*** Opening Data ***

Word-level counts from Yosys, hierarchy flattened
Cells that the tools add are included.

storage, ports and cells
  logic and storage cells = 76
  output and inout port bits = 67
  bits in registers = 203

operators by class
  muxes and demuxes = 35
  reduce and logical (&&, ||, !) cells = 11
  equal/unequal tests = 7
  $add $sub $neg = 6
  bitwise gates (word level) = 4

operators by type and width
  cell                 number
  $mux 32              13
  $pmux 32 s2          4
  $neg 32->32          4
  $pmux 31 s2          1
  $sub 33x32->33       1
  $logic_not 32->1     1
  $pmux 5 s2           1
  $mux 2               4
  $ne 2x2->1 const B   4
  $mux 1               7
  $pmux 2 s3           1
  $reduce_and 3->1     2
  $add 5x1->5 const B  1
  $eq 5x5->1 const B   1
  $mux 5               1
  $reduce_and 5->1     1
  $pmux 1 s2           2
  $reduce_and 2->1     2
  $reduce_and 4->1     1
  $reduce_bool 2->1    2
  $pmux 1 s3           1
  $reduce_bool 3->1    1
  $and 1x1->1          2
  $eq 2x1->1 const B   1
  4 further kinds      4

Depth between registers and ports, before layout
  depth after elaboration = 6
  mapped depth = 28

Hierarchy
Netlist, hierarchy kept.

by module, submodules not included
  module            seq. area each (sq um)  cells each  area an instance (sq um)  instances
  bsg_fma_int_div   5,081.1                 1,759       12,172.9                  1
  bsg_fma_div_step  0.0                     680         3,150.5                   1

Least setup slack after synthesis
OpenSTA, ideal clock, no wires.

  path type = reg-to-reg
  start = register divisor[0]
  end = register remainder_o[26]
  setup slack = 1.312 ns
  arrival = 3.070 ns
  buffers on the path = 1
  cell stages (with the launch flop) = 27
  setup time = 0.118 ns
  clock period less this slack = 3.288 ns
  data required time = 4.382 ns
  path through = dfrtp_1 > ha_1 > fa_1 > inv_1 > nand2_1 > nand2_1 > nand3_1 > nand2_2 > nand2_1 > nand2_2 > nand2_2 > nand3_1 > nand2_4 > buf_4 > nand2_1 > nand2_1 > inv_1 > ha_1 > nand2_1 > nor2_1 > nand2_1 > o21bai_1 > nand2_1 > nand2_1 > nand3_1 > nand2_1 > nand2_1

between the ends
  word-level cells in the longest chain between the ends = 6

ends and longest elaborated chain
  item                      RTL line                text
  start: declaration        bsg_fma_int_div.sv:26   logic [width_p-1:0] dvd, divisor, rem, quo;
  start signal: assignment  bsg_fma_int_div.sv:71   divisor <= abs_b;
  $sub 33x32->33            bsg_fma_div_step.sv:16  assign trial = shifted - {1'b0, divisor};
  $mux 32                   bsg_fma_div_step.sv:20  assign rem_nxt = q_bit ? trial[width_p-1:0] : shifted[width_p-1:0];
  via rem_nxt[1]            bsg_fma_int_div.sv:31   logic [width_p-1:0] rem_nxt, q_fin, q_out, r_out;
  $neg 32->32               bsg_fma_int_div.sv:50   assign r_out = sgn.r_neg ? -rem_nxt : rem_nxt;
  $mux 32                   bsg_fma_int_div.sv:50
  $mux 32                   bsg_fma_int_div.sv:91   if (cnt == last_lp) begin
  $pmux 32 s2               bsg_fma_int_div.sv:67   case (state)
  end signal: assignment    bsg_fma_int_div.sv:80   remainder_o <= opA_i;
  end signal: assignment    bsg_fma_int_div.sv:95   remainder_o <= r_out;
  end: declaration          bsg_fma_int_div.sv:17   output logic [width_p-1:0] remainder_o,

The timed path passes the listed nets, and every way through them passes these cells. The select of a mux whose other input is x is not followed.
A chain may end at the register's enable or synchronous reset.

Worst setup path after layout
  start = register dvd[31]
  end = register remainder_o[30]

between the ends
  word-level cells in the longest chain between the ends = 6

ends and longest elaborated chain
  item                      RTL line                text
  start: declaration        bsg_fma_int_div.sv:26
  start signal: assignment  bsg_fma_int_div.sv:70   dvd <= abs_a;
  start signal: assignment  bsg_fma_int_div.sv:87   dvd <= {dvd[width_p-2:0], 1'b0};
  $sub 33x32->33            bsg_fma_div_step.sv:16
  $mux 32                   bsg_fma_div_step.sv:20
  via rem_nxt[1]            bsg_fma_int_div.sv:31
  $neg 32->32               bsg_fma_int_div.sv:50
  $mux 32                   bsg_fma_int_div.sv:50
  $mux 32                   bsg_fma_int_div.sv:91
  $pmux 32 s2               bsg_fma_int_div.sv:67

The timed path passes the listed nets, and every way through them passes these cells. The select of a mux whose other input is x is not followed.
`config.mk`:
```
export PLATFORM = sky130hd
export DESIGN_NAME = sm83_oam_dma_arb
export DESIGN_NICKNAME = d
export VERILOG_FILES = /design/src/rtl/sm83_pkg.sv /design/src/rtl/sm83_dma_seq.sv /design/src/rtl/sm83_oam_dma_arb.sv
export SDC_FILE = /design/constraint.sdc
export NUM_CORES = 1
export LEC_CHECK = 0
export CORE_ASPECT_RATIO = 1.75
export CORE_MARGIN = 2
export CORE_UTILIZATION = 25
export CTS_CLUSTER_DIAMETER = 40
export DETAILED_ROUTE_END_ITERATION = 7
export HOLD_SLACK_MARGIN = 0.08
export PLACE_DENSITY_LB_ADDON = 0.3
export SYNTH_ARGS = -nofsm -noshare
export SYNTH_HDL_FRONTEND = slang
export SYNTH_HIERARCHICAL = 1
export SYNTH_SLANG_ARGS = --single-unit
```
`constraint.sdc`:
```
create_clock -name clk -period 2.9 [get_ports clk]
set_input_delay 0.435 -clock clk [delete_from_list [all_inputs] [get_ports clk]]
set_output_delay 0.435 -clock clk [all_outputs]
set_load 0.01 [all_outputs]
```
## src/rtl/if_id_buffer.sv

```systemverilog
// Fetch-to-decode pipeline buffer: two-entry FIFO of {pc, instruction} beats
// with branch flush and a NOP bubble toward decode whenever it is empty.
module if_id_buffer #(
  parameter int unsigned         WIDTH = 32,
  parameter logic [WIDTH-1:0]    NOP   = '0
) (
  input  logic             clk,
  input  logic             reset,
  input  logic             flush,
  input  logic             if_valid,
  input  logic [WIDTH-1:0] if_pc,
  input  logic [WIDTH-1:0] if_instruction,
  output logic             if_ready,
  output logic             id_valid,
  output logic [WIDTH-1:0] id_pc,
  output logic [WIDTH-1:0] id_instruction,
  input  logic             id_ready
);

  logic [WIDTH-1:0] pc_mem  [2];
  logic [WIDTH-1:0] ins_mem [2];
  logic             wr_ptr;
  logic             rd_ptr;
  logic [1:0]       count;
  logic [WIDTH-1:0] hold_pc;
  logic             push;
  logic             pop;

  assign if_ready = (count != 2'd2) && !reset;
  assign id_valid = (count != 2'd0);
  assign push     = if_valid && if_ready && !flush;
  assign pop      = id_valid && id_ready && !flush;

  // Empty buffer keeps showing the most recently presented pc instead of stale entries.
  assign id_pc          = id_valid ? pc_mem[rd_ptr]  : hold_pc;
  assign id_instruction = id_valid ? ins_mem[rd_ptr] : NOP;

  always_ff @(posedge clk or posedge reset) begin
    if (reset) begin
      for (int unsigned i = 0; i < 2; i++) begin
        pc_mem[i]  <= '0;
        ins_mem[i] <= '0;
      end
      wr_ptr  <= 1'b0;
      rd_ptr  <= 1'b0;
      count   <= 2'd0;
      hold_pc <= '0;
    end else if (flush) begin
      wr_ptr <= 1'b0;
      rd_ptr <= 1'b0;
      count  <= 2'd0;
      if (count != 2'd0) hold_pc <= pc_mem[rd_ptr];
    end else begin
      if (push) begin
        pc_mem[wr_ptr]  <= if_pc;
        ins_mem[wr_ptr] <= if_instruction;
        wr_ptr          <= ~wr_ptr;
      end
      if (pop) begin
        rd_ptr  <= ~rd_ptr;
        hold_pc <= pc_mem[rd_ptr];
      end
      case ({push, pop})
        2'b10:   count <= count + 2'd1;
        2'b01:   count <= count - 2'd1;
        default: count <= count;
      endcase
    end
  end

endmodule

```
$ cat src/rtl/spi_rd_rx_if.sv
// ASIC-side handshake of the configuration-link receive path: burst
// request/command toward the FPGA pad, and the ready/req read port of the
// receive FIFO.
interface spi_rd_rx_if #(
  parameter int SPI_WIDTH = 32
);
  logic                 config_paulse;
  logic [3:0]           config_data;
  logic                 config_req;
  logic [3:0]           config_cmd;
  logic                 config_ready;
  logic                 rd_req;
  logic                 rd_ready;
  logic [SPI_WIDTH-1:0] rd_data;
  logic                 rd_done;
  logic                 overflow;

  // ASIC side: starts bursts and pops words.
  modport master (
    output config_paulse, config_data, rd_req,
    input  config_req, config_cmd, config_ready, rd_ready, rd_data, rd_done, overflow
  );

  // Receive block side.
  modport slave (
    input  config_paulse, config_data, rd_req,
    output config_req, config_cmd, config_ready, rd_ready, rd_data, rd_done, overflow
  );
endinterface

$ cat src/rtl/spi_rd_rx.sv
// Receive path of the chip/FPGA configuration link. The FPGA clocks 32-bit
// words over the SPI pads; the pads are oversampled in clk_chip, words are
// buffered in a small show-ahead FIFO and handed to the ASIC via ready/req.
module spi_rd_rx #(
  parameter int SPI_WIDTH       = 32,
  parameter int ADDR_WIDTH_FIFO = 3,
  parameter int TX_WIDTH        = 20,
  parameter int BURST_LEN       = 64
) (
  input  logic                 clk_chip,
  input  logic                 reset_chip,
  input  logic                 O_spi_sck,
  input  logic                 O_spi_cs_n,
  input  logic [SPI_WIDTH-1:0] I_spi_data,
  output logic                 rd_hold,
  spi_rd_rx_if.slave           bus
);

  localparam int DEPTH = 1 << ADDR_WIDTH_FIFO;

  typedef logic [ADDR_WIDTH_FIFO:0] cnt_t;
  typedef logic [TX_WIDTH-1:0]      rx_t;

  // Backpressure threshold leaves room for the words already in flight
  // through the pad synchronizers plus the FPGA's reaction time.
  localparam cnt_t FULL_LEVEL = cnt_t'(DEPTH);
  localparam cnt_t HOLD_LEVEL = cnt_t'(DEPTH - 3);
  localparam rx_t  BURST_TOP  = rx_t'(BURST_LEN);
  localparam rx_t  BURST_LAST = rx_t'(BURST_LEN - 1);

  typedef enum logic [2:0] {IDLE, CONFIG, WAIT, RD_DATA, DRAIN} state_t;

  state_t               state;
  logic                 config_req;
  logic [3:0]           config_cmd;
  rx_t                  rx_count;

  logic                 sck_1, sck_2, sck_3;
  logic                 cs_1, cs_2;
  logic [SPI_WIDTH-1:0] data_1, data_2;

  logic [SPI_WIDTH-1:0]       mem [DEPTH];
  logic [ADDR_WIDTH_FIFO-1:0] wr_ptr, rd_ptr;
  cnt_t                       count;
  logic                       overflow;

  logic sck_rise, push, pop, push_ok, fifo_empty, fifo_full;

  // Two-flop synchronizers for the asynchronous pads plus one edge register
  // on sck; data rides the same depth so it lines up with sck_2.
  always_ff @(posedge clk_chip) begin
    // NOTE: every clocked block uses non-blocking assignments so all flops
    // sample their inputs from the same pre-edge values.
    if (reset_chip) begin
      sck_1  <= 1'b0;
      sck_2  <= 1'b0;
      sck_3  <= 1'b0;
      cs_1   <= 1'b1;
      cs_2   <= 1'b1;
      data_1 <= '0;
      data_2 <= '0;
    end else begin
      sck_1  <= O_spi_sck;
      sck_2  <= sck_1;
      sck_3  <= sck_2;
      cs_1   <= O_spi_cs_n;
      cs_2   <= cs_1;
      data_1 <= I_spi_data;
      data_2 <= data_1;
    end
  end

  assign sck_rise   = sck_2 & ~sck_3;
  assign fifo_empty = (count == '0);
  assign fifo_full  = (count == FULL_LEVEL);
  assign push       = (state == RD_DATA) && sck_rise && !cs_2 && (rx_count < BURST_TOP);
  assign pop        = bus.rd_req && !fifo_empty;
  assign push_ok    = push && (!fifo_full || pop);

  // Burst sequencer: request, wait for chip select, collect, then drain.
  always_ff @(posedge clk_chip) begin
    if (reset_chip) begin
      state      <= IDLE;
      config_req <= 1'b0;
      config_cmd <= '0;
      rx_count   <= '0;
    end else begin
      case (state)
        IDLE: begin
          if (bus.config_paulse) begin
            config_cmd <= bus.config_data;
            state      <= CONFIG;
          end
        end
        CONFIG: begin
          config_req <= 1'b1;
          state      <= WAIT;
        end
        WAIT: begin
          if (!cs_2) begin
            config_req <= 1'b0;
            state      <= RD_DATA;
          end
        end
        RD_DATA: begin
          // Edges are counted even when the word is dropped on overflow.
          if (push) rx_count <= rx_count + 1'b1;
          if (cs_2 || (push && rx_count == BURST_LAST)) state <= DRAIN;
        end
        DRAIN: begin
          if (fifo_empty) begin
            rx_count <= '0;
            state    <= IDLE;
          end
        end
        default: state <= IDLE;
      endcase
    end
  end

  // FIFO pointers, occupancy and the sticky drop flag.
  always_ff @(posedge clk_chip) begin
    if (reset_chip) begin
      wr_ptr   <= '0;
      rd_ptr   <= '0;
      count    <= '0;
      overflow <= 1'b0;
    end else begin
      if (push_ok) wr_ptr <= wr_ptr + 1'b1;
      if (pop)     rd_ptr <= rd_ptr + 1'b1;
      case ({push_ok, pop})
        2'b10:   count <= count + 1'b1;
        2'b01:   count <= count - 1'b1;
        default: count <= count;
      endcase
      if (push && !push_ok) overflow <= 1'b1;
    end
  end

  // FIFO storage write port.
  always_ff @(posedge clk_chip) begin
    // NOTE: the storage array has no reset; emptiness is carried by count,
    // and rd_data is forced to zero while the FIFO is empty.
    if (push_ok) mem[wr_ptr] <= data_2;
  end

  assign rd_hold          = (count >= HOLD_LEVEL);
  assign bus.config_req   = config_req;
  assign bus.config_cmd   = config_cmd;
  assign bus.config_ready = (state == IDLE);
  assign bus.rd_ready     = !fifo_empty;
  assign bus.rd_data      = fifo_empty ? '0 : mem[rd_ptr];
  assign bus.rd_done      = (state == DRAIN) && fifo_empty;
  assign bus.overflow     = overflow;

endmodule
==> src/rtl/operand_stream_accumulator_pkg.sv <==
// Shared constants and state encoding for the operand stream accumulator
// and the carry-select adder it drives.
package operand_stream_accumulator_pkg;

    localparam int WIDTH = 16;
    localparam int CNT_W = 4;

    typedef enum logic {
        ST_ACCUM = 1'b0,
        ST_DONE  = 1'b1
    } state_e;

endpackage

==> src/rtl/carry_select_adder.sv <==
// 16-bit carry-select adder: 4-bit blocks each precompute both carry-in
// outcomes, and the rippling block carry selects between them.
module carry_select_adder
    import operand_stream_accumulator_pkg::*;
(
    input  logic [WIDTH-1:0] a,
    input  logic [WIDTH-1:0] b,
    input  logic             cin,
    output logic [WIDTH-1:0] sum,
    output logic             cout
);

    localparam int BLK  = 4;
    localparam int NBLK = WIDTH / BLK;

    logic [NBLK:0] carry_s;

    assign carry_s[0] = cin;

    for (genvar g = 0; g < NBLK; g++) begin : g_blk
        logic [BLK:0] sum0_s;
        logic [BLK:0] sum1_s;

        assign sum0_s = {1'b0, a[g*BLK +: BLK]} + {1'b0, b[g*BLK +: BLK]};
        assign sum1_s = {1'b0, a[g*BLK +: BLK]} + {1'b0, b[g*BLK +: BLK]}
                      + {{BLK{1'b0}}, 1'b1};

        assign sum[g*BLK +: BLK] = carry_s[g] ? sum1_s[BLK-1:0] : sum0_s[BLK-1:0];
        assign carry_s[g+1]      = carry_s[g] ? sum1_s[BLK]     : sum0_s[BLK];
    end

    assign cout = carry_s[NBLK];

endmodule
<file path="config.mk">
export PLATFORM = sky130hd
export DESIGN_NAME = pipe_ctrl_flat
export DESIGN_NICKNAME = d
export VERILOG_FILES = /design/src/rtl/pipe_ctrl_if.sv /design/src/rtl/pipe_ctrl.sv /design/src/flat_wrapper.sv
export SDC_FILE = /design/constraint.sdc
export NUM_CORES = 1
export LEC_CHECK = 0
export CAP_MARGIN = 20
export CORE_ASPECT_RATIO = 1.1
export CORE_MARGIN = 4
export CORE_UTILIZATION = 45
export CTS_BUF_LIST = sky130_fd_sc_hd__clkbuf_16
export CTS_CLUSTER_DIAMETER = 150
export DETAILED_ROUTE_END_ITERATION = 12
export DONT_BUFFER_PORTS = 1
export SYNTH_ARGS = -nofsm -noshare
export SYNTH_HDL_FRONTEND = slang
export SYNTH_SLANG_ARGS = --single-unit
</file>
<file path="constraint.sdc">
create_clock -name clk -period 5.3 [get_ports clk]
set_input_delay 1.59 -clock clk [delete_from_list [all_inputs] [get_ports clk]]
set_output_delay 1.59 -clock clk [all_outputs]
set_load 0.05 [all_outputs]
</file>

*** Closing Data ***

Match on "pmux" and copy out every line of the entries that contains it.

Exercise result:
  $pmux 32 s2          4
  $pmux 31 s2          1
  $pmux 5 s2           1
  $pmux 2 s3           1
  $pmux 1 s2           2
  $pmux 1 s3           1
  $pmux 32 s2               bsg_fma_int_div.sv:67   case (state)
  $pmux 32 s2               bsg_fma_int_div.sv:67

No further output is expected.